Common Casting Issues Explained

Updated: Apr 11

We're often asked about angler's casting issues, so I thought I'd outlne the most common errors with casting a fly line, the cause of the issue and how to remedy the situation.


The Line Cracks like a Whip

If you find yourself sounding like Indiana Jones on occasion, it's because you're effectively doing exactly what he does, but with the fly line.


The crack sound is the result of the end of the line changing direction at high speed - just like a whip.


The key to resolving this is patience. You need let the line straighten out before you start the next part of your cast. Obviously, don't wait too long or you'll catch the ground behind or the water in front of you, but leave it a little longer than you have been doing for it to straighten before changing direction.


This issue may result in a fly being broken off if you don't correct the problem. At the very least it will weaken the leader at the fly and risk line breakage when a fish takes.


Does your casting give Indiana Jones a run for his money ?


Difficulty In Picking Up The Line When Starting a Cast

If you're using intermediate or sinking lines like di3 or di7, they're likely to be underwater when you try to turn them over. This is going to cretae some heavy resistance from the water, including the added stress of water tension.


Dragging a line through the water with great gusto is likely to cause a lot of disturbance in the water and spook any fish which may be lurking around, as well as exhausting any poor angler who keeps trying to do this.


So what's the answer ? The way to do it, is to use less force, not more, when using heavy lines or flies. Make a gentle roll cast to clear everything out of the water before starting

the next cast. This puts the line on top of the water and it will lift off more easily and cause far less water disturbance.


It's good practice to incorporate a roll cast into the start of every cast, whatever line you use, as this makes things easier by straightening the line and leader, hugely reducing tangles and becoming a muscle memory.
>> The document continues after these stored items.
What follows belongs to an exercise in optimizing a design on an open flow for small area and a short achievable clock period; a production flow would make more cautious choices. Where RTL was checked, it was by simulation tests only, not by an equivalence proof against the original. Power and IR drop assume default switching activity.

==> flow/design.v (excerpt) <==
module RF_ALU (input clk,
               input RegSet,
               input RegWrite,
               input [3:0] ALU_control,
               input [31:0] instr,
               input [31:0] Writedata,
               output reg [31:0] rd1,
               output reg [31:0] rd2,
               output [31:0] ALU_result,
               output Zero);
For scale: roughly 1200 flip-flops, roughly 170 I/O pins, about 0.048 mm^2 of cells after synthesis.
make LEC_CHECK=0 CAP_MARGIN=20 CORE_MARGIN=2 CORE_UTILIZATION=40 CTS_CLUSTER_DIAMETER=80 CTS_CLUSTER_SIZE=24 SETUP_SLACK_MARGIN=4.8 SLEW_MARGIN=20 SYNTH_HIERARCHICAL=1 finish   # period 9.0 ns
run.sh (not shown) runs the stock make flow with config.mk's settings and CLKGATE_MAP_FILE= SYNTH_SCRIPT=/design/flow/synth_recipe.tcl, a recipe that flattens the netlist after the stock synthesis.
The first run completed without violations.
Change:
Settings changed: SETUP_SLACK_MARGIN 4.8 to 5.
Effect: Routed wire length increases by 1.2%. Design area increases by 2.2%. Worst setup slack is better by 0.16 ns. Worst hold slack is about the same. Synthesized cell count is unchanged. Sequential share of layout area decreases by 0.86 points. Via count increases by 0.76%. Combinational power increases by about 3%. First-iteration DRC count increases by 7.4%. Die area does not change.
Change:
Settings changed: CORE_UTILIZATION 40 to 60, CTS_CLUSTER_DIAMETER 80 to not set, CTS_CLUSTER_SIZE 24 to not set.
Outcome: Setup slack gets worse by 0.066 ns; cell area goes up by a few percent; synthesized cell count stays the same; total power rises by about a fifth.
Photo Credit : @brooksrice


The Line Hits Itself As It Passes In Mid-air

The reason the line crashes into itself is that the forward and back casts are in the same

plane. i.e. They get in each other’s way.


A slight twist of your forearm during the cast on the backcast will translate to a rotation movement at the rod tip of a foot or so. The effect of this rotation of the rod on the different strokes of the cast is to move the line going back further away from your body than the line coming forward. This movement then seperates the two parts of the line, stopping them clashing.
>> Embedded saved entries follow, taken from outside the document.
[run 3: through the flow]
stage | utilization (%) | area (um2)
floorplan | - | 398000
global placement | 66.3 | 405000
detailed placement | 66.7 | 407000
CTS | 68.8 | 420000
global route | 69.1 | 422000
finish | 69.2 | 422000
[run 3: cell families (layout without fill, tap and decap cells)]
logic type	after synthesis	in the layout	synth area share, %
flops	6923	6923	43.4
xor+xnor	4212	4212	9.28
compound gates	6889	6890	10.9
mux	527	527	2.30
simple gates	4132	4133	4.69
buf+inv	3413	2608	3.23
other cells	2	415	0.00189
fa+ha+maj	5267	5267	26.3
Photo Credit : @glen_rushton


Knots in My Leader

These knots are called wind knots and it is important that you check for them after each cast, as they can weaken the line leading to lost fish.
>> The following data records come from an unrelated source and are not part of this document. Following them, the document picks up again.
From an optimization exercise on the open Yosys and OpenROAD flow, aimed at small area and a short achievable clock period; shortcuts taken in it are not production practice.
The RTL was checked by simulation tests, not by an equivalence proof against the original design.
No activity file was given, so power comes from the tool's default toggle rates.

## cpu_top
module cpu_top (
    input  logic clk,
    input  logic rst,
    input  logic activate,  
    input  logic isolate,   
    output logic [31:0] imem_addr,
    input  logic [15:0] imem_data,
    output logic [31:0] dmem_addr,
    output logic        dmem_wren,
    output logic        dmem_rden,
    output logic [31:0] dmem_wrdata,
    input  logic [31:0] dmem_rddata
);
    logic [31:0] pc, pc_prev;
    logic [15:0] instr;
    logic [31:0] r [0:7];
    logic [31:0] r13, r14;
    logic        n_reg, z_reg, c_reg, v_reg;
    logic        rst_q;      
    logic [31:0] a_ex, b_ex;
    logic [ 4:0] imm_ex;         
    logic        str_ex, add_ex, sub_ex, sh_ex;
    logic [ 3:0] lut_ex;         
    logic [ 1:0] shop_ex;        
    logic [ 3:0] fm_ex;          
    logic        rw_ex, mw_ex, mr_ex, bl_ex;
    logic [ 3:0] wa_ex;
    logic [31:0] exo_mem, wd_mem;
    logic        rw_mem, mw_mem, mr_mem;
    logic [ 3:0] wa_mem;
    logic [31:0] wb_val;
    logic        rw_wb;
    logic [ 3:0] wa_wb;
    logic d_addsub_reg, d_addsub_imm, d_movimm, d_dp, d_sdi, d_mov, d_bx, d_bl;
    logic d_ldr, d_str, d_sp, d_cb, d_b, d_cmp;
    logic [3:0] dpop;
    assign dpop         = instr[9:6];
    assign d_addsub_reg = instr[15:10] == 6'b000110;
    assign d_addsub_imm = instr[15:10] == 6'b000111;
    assign d_movimm     = instr[15:11] == 5'b00100;
    assign d_dp         = instr[15:10] == 6'b010000;
    assign d_sdi        = instr[15:10] == 6'b010001;
    assign d_mov        = d_sdi && instr[9:8] == 2'b10;
    assign d_bx         = d_sdi && instr[9:7] == 3'b110;
    assign d_bl         = d_sdi && instr[9:6] == 4'b0100;
    assign d_ldr        = instr[15:11] == 5'b01101;
    assign d_str        = instr[15:11] == 5'b01100;
    assign d_sp         = instr[15:8] == 8'b10110000;
    assign d_cb         = instr[15:12] == 4'b1101;
    assign d_b          = instr[15:11] == 5'b11100;
    assign d_cmp        = d_dp && dpop == 4'b1010;
    logic dp_and, dp_eor, dp_shift, dp_orr, dp_mvn;
    assign dp_and   = d_dp && dpop == 4'b0000;
    assign dp_eor   = d_dp && dpop == 4'b0001;
    assign dp_shift = d_dp && (dpop == 4'b0010 || dpop == 4'b0011 || dpop == 4'b0100 || dpop == 4'b0111);
    assign dp_orr   = d_dp && dpop == 4'b1100;
    assign dp_mvn   = d_dp && dpop == 4'b1111;
    logic [2:0] rd;
    logic [3:0] wa;
  ...
Size in the first run: ~3900 cells after synthesis, roughly 620 flip-flops, about 150 I/O pins, roughly 38000 sq um of cells after synthesis.
Settings: LEC_CHECK=0, CAP_MARGIN=20, CORE_MARGIN=2, CORE_UTILIZATION=50, SLEW_MARGIN=20, TNS_END_PERCENT=5; clock period 14.0 ns.
standard.sh (not shown) runs the stock make flow with config.mk's settings and CLKGATE_MAP_FILE= SYNTH_SCRIPT=/design/flow/synth_recipe.tcl, a recipe that flattens the netlist after the stock synthesis.
==> flow/flow/run.sh <==
#!/bin/bash
# Standard ORFS layout (the standard.sh, unchanged synthesis), with the
# timing repair steps asked to leave setup slack margin so that they
# optimise for a shorter period than the 14 ns constraint, and the port
# buffers made as plain buf_2 cells (the resizer still sizes them).
set -euo pipefail
bash standard.sh SETUP_SLACK_MARGIN=10.8 \
  "BUFFER_PORTS_ARGS=-buffer_cell sky130_fd_sc_hd__buf_2" finish > standard_flow.log 2>&1
The first run completed without violations.
Edit:
--- a/flow/config.mk
+++ b/flow/config.mk
@@ -6,4 +6,5 @@
 export NUM_CORES = 4
 export LEC_CHECK = 0
+export ABC_AREA = 1
 export CAP_MARGIN = 20
 export CORE_MARGIN = 2
Synthesized cell count grows by 33%.
Wire length went up by 1.9%.
Design area shrinks by 1.4%.
Edit:
--- a/flow/flow/run.sh
+++ b/flow/flow/run.sh
@@ -5,4 +5,4 @@
 # buffers made as plain buf_2 cells (the resizer still sizes them).
 set -euo pipefail
-bash standard.sh SETUP_SLACK_MARGIN=10.8 \
+bash standard.sh SETUP_SLACK_MARGIN=10.4 \
   "BUFFER_PORTS_ARGS=-buffer_cell sky130_fd_sc_hd__buf_2" finish > standard_flow.log 2>&1
Effect:
- The new run produced a clean layout
- via count decreases slightly
- clock skew goes up by 0.0097 ns
- core utilization decreases by 1.6 points
- maximum frequency drops by a few percent
- setup slack got worse by 0.084 ns
- worst hold slack barely changes
- power is lower slightly
- flip-flop and latch count is unchanged
- combinational power goes down by a few percent
- critical path depth stays the same
- cell count came out lower slightly
Edit:
==> flow/flow/run.sh (replaced) <==
#!/bin/bash
# Standard ORFS layout (the standard.sh, unchanged synthesis), with the
# timing repair steps asked to leave setup slack margin so that they
# optimise for a shorter period than the 14 ns constraint.
set -euo pipefail
bash standard.sh SETUP_SLACK_MARGIN=10.4 finish > standard_flow.log 2>&1
--- a/flow/config.mk
+++ b/flow/config.mk
@@ -6,5 +6,4 @@
 export NUM_CORES = 4
 export LEC_CHECK = 0
-export ABC_AREA = 1
 export CAP_MARGIN = 20
 export CORE_MARGIN = 2
The new run produced a clean layout.
Clock-buffer cell count came out lower by 1.
Critical path depth climbs by 6.
Setup slack is worse by 0.062 ns.
Wire length went up by 4.9%.

* * *

Another version of the RTL of cpu_top (not shown whole).
For scale: ~5200 cells after synthesis, ~620 flip-flops, ~150 I/O pins.
==> flow/design.v (excerpt) <==
module cpu_top (
    input  logic clk,
    input  logic rst,
    input  logic activate,  
    input  logic isolate,   
    output logic [31:0] imem_addr,
    input  logic [15:0] imem_data,
    output logic [31:0] dmem_addr,
    output logic        dmem_wren,
    output logic        dmem_rden,
    output logic [31:0] dmem_wrdata,
    input  logic [31:0] dmem_rddata
);
export LEC_CHECK = 0
export ABC_AREA = 1
export CAP_MARGIN = 20
export CORE_MARGIN = 2
export CORE_UTILIZATION = 50
export CTS_CLUSTER_DIAMETER = 80
export CTS_CLUSTER_SIZE = 25
export SLEW_MARGIN = 20
export TNS_END_PERCENT = 5
create_clock -name core_clock -period 14.0 [get_ports {clk}]
==> flow/flow/run.sh <==
#!/bin/bash
# Standard ORFS layout (the standard.sh, unchanged synthesis), with the
# timing repair steps asked to leave setup slack margin so that they
# optimise for a shorter period than the 14 ns constraint, and the port
# buffers made as plain buf_2 cells (the resizer still sizes them).
set -euo pipefail
bash standard.sh SETUP_SLACK_MARGIN=10.4 \
  "BUFFER_PORTS_ARGS=-buffer_cell sky130_fd_sc_hd__buf_2" finish > standard_flow.log 2>&1
The baseline completed with no timing, DRC or antenna violations.
Edit:
Settings changed: CTS_CLUSTER_DIAMETER 80 to unset, CTS_CLUSTER_SIZE 25 to unset, TNS_END_PERCENT 5 to 0.
The new run passed the timing, DRC and antenna checks.
Wire length went up by 1.2%.
Setup slack is better by 0.061 ns.
Total power climbs by 13%.
Final area rises by 3.3%.
Core utilization grows by 1.8 points.
Die area does not change.
Edit:
Settings changed: TNS_END_PERCENT 0 to 5.
Effect: The changed run finished clean. Final area rises by 0.46%. Power increases by 0.31%. Die area stays the same. Setup slack is about the same. Sequential cell count does not change.
Edit:
Settings changed: CORE_UTILIZATION 50 to 40.
What happened: Wire length climbs slightly; cell area drops slightly; power drops slightly; setup slack is worse by 0.11 ns; flip-flop and latch count does not change; sequential power hardly moves; clock power drops by a few percent; hold slack is about the same.

* * *

## try-violet
Starting RTL as in the previous note.
## cpu_top
module cpu_top (
    input  logic clk,
    input  logic rst,
    input  logic activate,  
    input  logic isolate,   
    output logic [31:0] imem_addr,
    input  logic [15:0] imem_data,
    output logic [31:0] dmem_addr,
    output logic        dmem_wren,
    output logic        dmem_rden,
    output logic [31:0] dmem_wrdata,
    input  logic [31:0] dmem_rddata
);
==> flow/config.mk <==
export PLATFORM = sky130hd
export DESIGN_NAME = cpu_top
export DESIGN_NICKNAME = cpu_top
export VERILOG_FILES = /design/flow/design.v
export SDC_FILE = /design/flow/constraint.sdc
export NUM_CORES = 4
export LEC_CHECK = 0
export ABC_AREA = 1
export CAP_MARGIN = 20
export CORE_MARGIN = 2
export CORE_UTILIZATION = 50
export CTS_CLUSTER_DIAMETER = 70
export CTS_CLUSTER_SIZE = 30
export SLEW_MARGIN = 20
export TNS_END_PERCENT = 5
==> flow/constraint.sdc <==
create_clock -name core_clock -period 14.0 [get_ports {clk}]
set_input_delay 2.8000 -clock core_clock [delete_from_list [all_inputs] [get_ports {clk}]]
set_output_delay 2.8000 -clock core_clock [all_outputs]
set_load 0.01 [all_outputs]
Scripts as last shown in full above: flow/flow/run.sh
try-violet: PASS, flow complete, no timing, DRC or antenna violations
[inputs] try-sierra vs try-violet
diff --git a/flow/config.mk b/flow/config.mk
--- a/flow/config.mk
+++ b/flow/config.mk
@@ -7,3 +7,2 @@
 export LEC_CHECK = 0
-export ABC_AREA = 1
 export CAP_MARGIN = 20
@@ -11,4 +10,2 @@
 export CORE_UTILIZATION = 50
-export CTS_CLUSTER_DIAMETER = 70
-export CTS_CLUSTER_SIZE = 30
 export SLEW_MARGIN = 20
### Flow results
try-sierra | status: complete | timing, DRC, antenna: pass
The dominant combinational cell family by area after synthesis comes out simple AND/OR/NAND/NOR gates in one run and compound AO/OA/AOI/OAI gates in the other, namely in try-violet and try-sierra respectively.
Minimum period implied by the final worst setup slack, try-violet and try-sierra: lower on try-violet
try-sierra: post-route worst hold slack 0.0036 ns above try-violet
Taking try-violet as the reference point, the detailed-placement wirelength estimate of try-sierra rises by 0.43%.
try-violet reports its slowest cell on the critical path as sky130_fd_sc_hd__dfxtp_1 while try-sierra reports sky130_fd_sc_hd__o32ai_1.
Per the comparison of try-sierra with try-violet, setup slack shows a reduction of 0.25 ns, total number of vias shows a reduction of 3943, clock network fraction of design power shows an increase of 3.9 points, routed wire length shows an increase of 5600 um.
In the reports for try-violet and try-sierra, the larger fraction of layout cells with a size suffix above 1 belongs to try-sierra.
Compared with try-violet, combinational power in try-sierra increased by more than 10%.
Input changes introduced in try-garnet (baseline for comparison: try-sierra):
diff --git a/flow/flow/run.sh b/flow/flow/run.sh
--- a/flow/flow/run.sh
+++ b/flow/flow/run.sh
@@ -6,3 +6,3 @@
 set -euo pipefail
-bash standard.sh SETUP_SLACK_MARGIN=10.4 \
+bash standard.sh SETUP_SLACK_MARGIN=10.0 \
   "BUFFER_PORTS_ARGS=-buffer_cell sky130_fd_sc_hd__buf_2" finish > standard_flow.log 2>&1
diff --git a/flow/config.mk b/flow/config.mk
--- a/flow/config.mk
+++ b/flow/config.mk
@@ -7,2 +7,3 @@
 export LEC_CHECK = 0
+export ABC_AREA = 1
 export CAP_MARGIN = 20
Findings:
- ~same final number of max-transition violations in try-garnet and try-sierra
- try-garnet vs. try-sierra: first-iteration DRC count has increased; number of tap cells inserted shows an increase of 61; first-pass detailed-route iteration total lower; final wirelength fell 7300 um.
- For static leakage, dividing the value from try-garnet by the value from try-sierra gives 1.12.
- The higher instance count on the critical path of try-garnet and try-sierra is in try-sierra.
- Going from try-sierra to try-garnet, worst slew margin relative to its limit now larger; post-synthesis instance area up 730 um2; first-pass GRT wire length fell about 3%; simple-gate portion of the synthesized area went up.
- try-garnet has completed all stages; timing, DRC and antenna checks passed.
Setup changes, try-garnet to try-zinc
diff --git a/flow/flow/run.sh b/flow/flow/run.sh
--- a/flow/flow/run.sh
+++ b/flow/flow/run.sh
@@ -6,3 +6,3 @@
 set -euo pipefail
-bash standard.sh SETUP_SLACK_MARGIN=10.0 \
+bash standard.sh SETUP_SLACK_MARGIN=10.4 \
   "BUFFER_PORTS_ARGS=-buffer_cell sky130_fd_sc_hd__buf_2" finish > standard_flow.log 2>&1
diff --git a/flow/config.mk b/flow/config.mk
--- a/flow/config.mk
+++ b/flow/config.mk
@@ -11,2 +11,4 @@
 export CORE_UTILIZATION = 50
+export CTS_CLUSTER_DIAMETER = 100
+export CTS_CLUSTER_SIZE = 20
 export SLEW_MARGIN = 20
[summary]
Worst-case hold slack: try-zinc vs try-garnet — no meaningful difference. In try-zinc, leakage power of the design is lower than in try-garnet. Final worst setup slack in try-zinc vs try-garnet: up 0.054 ns. Looking only at cell count, and setting everything else aside, the higher value of try-garnet and try-zinc goes to try-garnet. Compared with try-garnet, try-zinc improves total power.

[afterwards: timing with drivers on the ports]
No port has a modelled driver above. Below, the same layouts with a new extraction and two added sets of constraints. Step 1, drivers: a clkbuf_16 drives clk and a buf_2 each remaining input, both assumed. Step 2, shift: input delay + t, output delay - t, t = (earliest + latest rising clock arrival at the registers) / 2. This alone moves slack from input paths to output paths. Three values: ideal, step 1, step 2; two values: the first two.
| run | shift t [ns] | slack for setup (ns) | hold WS [ns] | clock arrival spread, ns |
|---|---|---|---|---|
| the first run of note 1 | 0.709 | 9.914 / 9.867 / 9.225 | 0.327 / 0.327 / 0.327 | 0.026 / 0.026 |
| the second run of note 1 | 0.690 | 9.979 / 9.911 / 9.234 | 0.326 / 0.326 / 0.326 | 0.043 / 0.043 |
| the third run of note 1 | 0.700 | 9.895 / 9.821 / 9.256 | 0.326 / 0.326 / 0.326 | 0.062 / 0.061 |
| the fourth run of note 1 | 0.704 | 9.833 / 9.835 / 9.168 | 0.324 / 0.324 / 0.324 | 0.046 / 0.045 |
| the first run of note 2 | 0.688 | 9.973 / 9.905 / 9.439 | 0.330 / 0.330 / 0.330 | 0.040 / 0.040 |
| the second run of note 2 | 0.715 | 10.034 / 9.958 / 9.380 | 0.324 / 0.324 / 0.324 | 0.065 / 0.065 |
| the third run of note 2 | 0.710 | 10.032 / 9.961 / 9.376 | 0.324 / 0.324 / 0.324 | 0.060 / 0.060 |
| the fourth run of note 2 | 0.722 | 9.919 / 9.844 / 9.346 | 0.326 / 0.326 / 0.326 | 0.026 / 0.027 |
| try-violet | 0.677 | 10.037 / 9.967 / 9.415 | 0.328 / 0.328 / 0.328 | 0.069 / 0.069 |
| try-sierra | 0.692 | 9.782 / 9.728 / 9.306 | 0.332 / 0.332 / 0.332 | 0.065 / 0.066 |
| try-garnet | 0.714 | 9.926 / 9.851 / 9.394 | 0.326 / 0.326 / 0.326 | 0.062 / 0.063 |
| try-zinc | 0.668 | 9.980 / 9.951 / 9.349 | 0.328 / 0.328 / 0.328 | 0.041 / 0.041 |
After both steps every run listed still meets setup and hold. The setup slack of the second run of note 1, which loses most, moves by -0.068 ns with the drivers and by -0.745 ns with both steps.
It doesn't matter how good you are at casting, you will always get the odd knot in your line and droppers, as they are waving around during each cast, so it is inevitable that they will get in a birds nest occasionally.


If this happens regularly, the cause is likely to be similar to the main fly line hitting itself, but this time with the leader. As with the previous tip, slightly twist your forearm during the backcast to seperate both the fly line and the leader from themselves.


Photo Credit : @vidarnm


How Do I Cast In To The Wind ?

On occasion, we find ourselves in a position where the only way we can fish is directly in to the wind. This might be due to only being able to fish one bank or maybe we've spotted a rising fish behind us on a boat and want to cover it.


The best way to achieve a reasonable cast in these circumstances is to effectively cast backwards. Now that sounds a little silly, but by twisting your body so that the cast is in the opposite direction to where you want to be and using the final backcast as effectively a forward cast, you can punch the line directly in to the face of the wind.


Obviously, this is going to be hard work and the flies may not land quite as nicely as you'd like, due to wind resistance. This is particularly the case if you're using very light flies, but at least you're getting further than you would have done casting forwards.


As ever, please ensure you wear eye protection at all times when fly fishing, especially casting in to the wind, as a sudden gust can easily change the direction of your line and whip a fly across your body or worse, your face.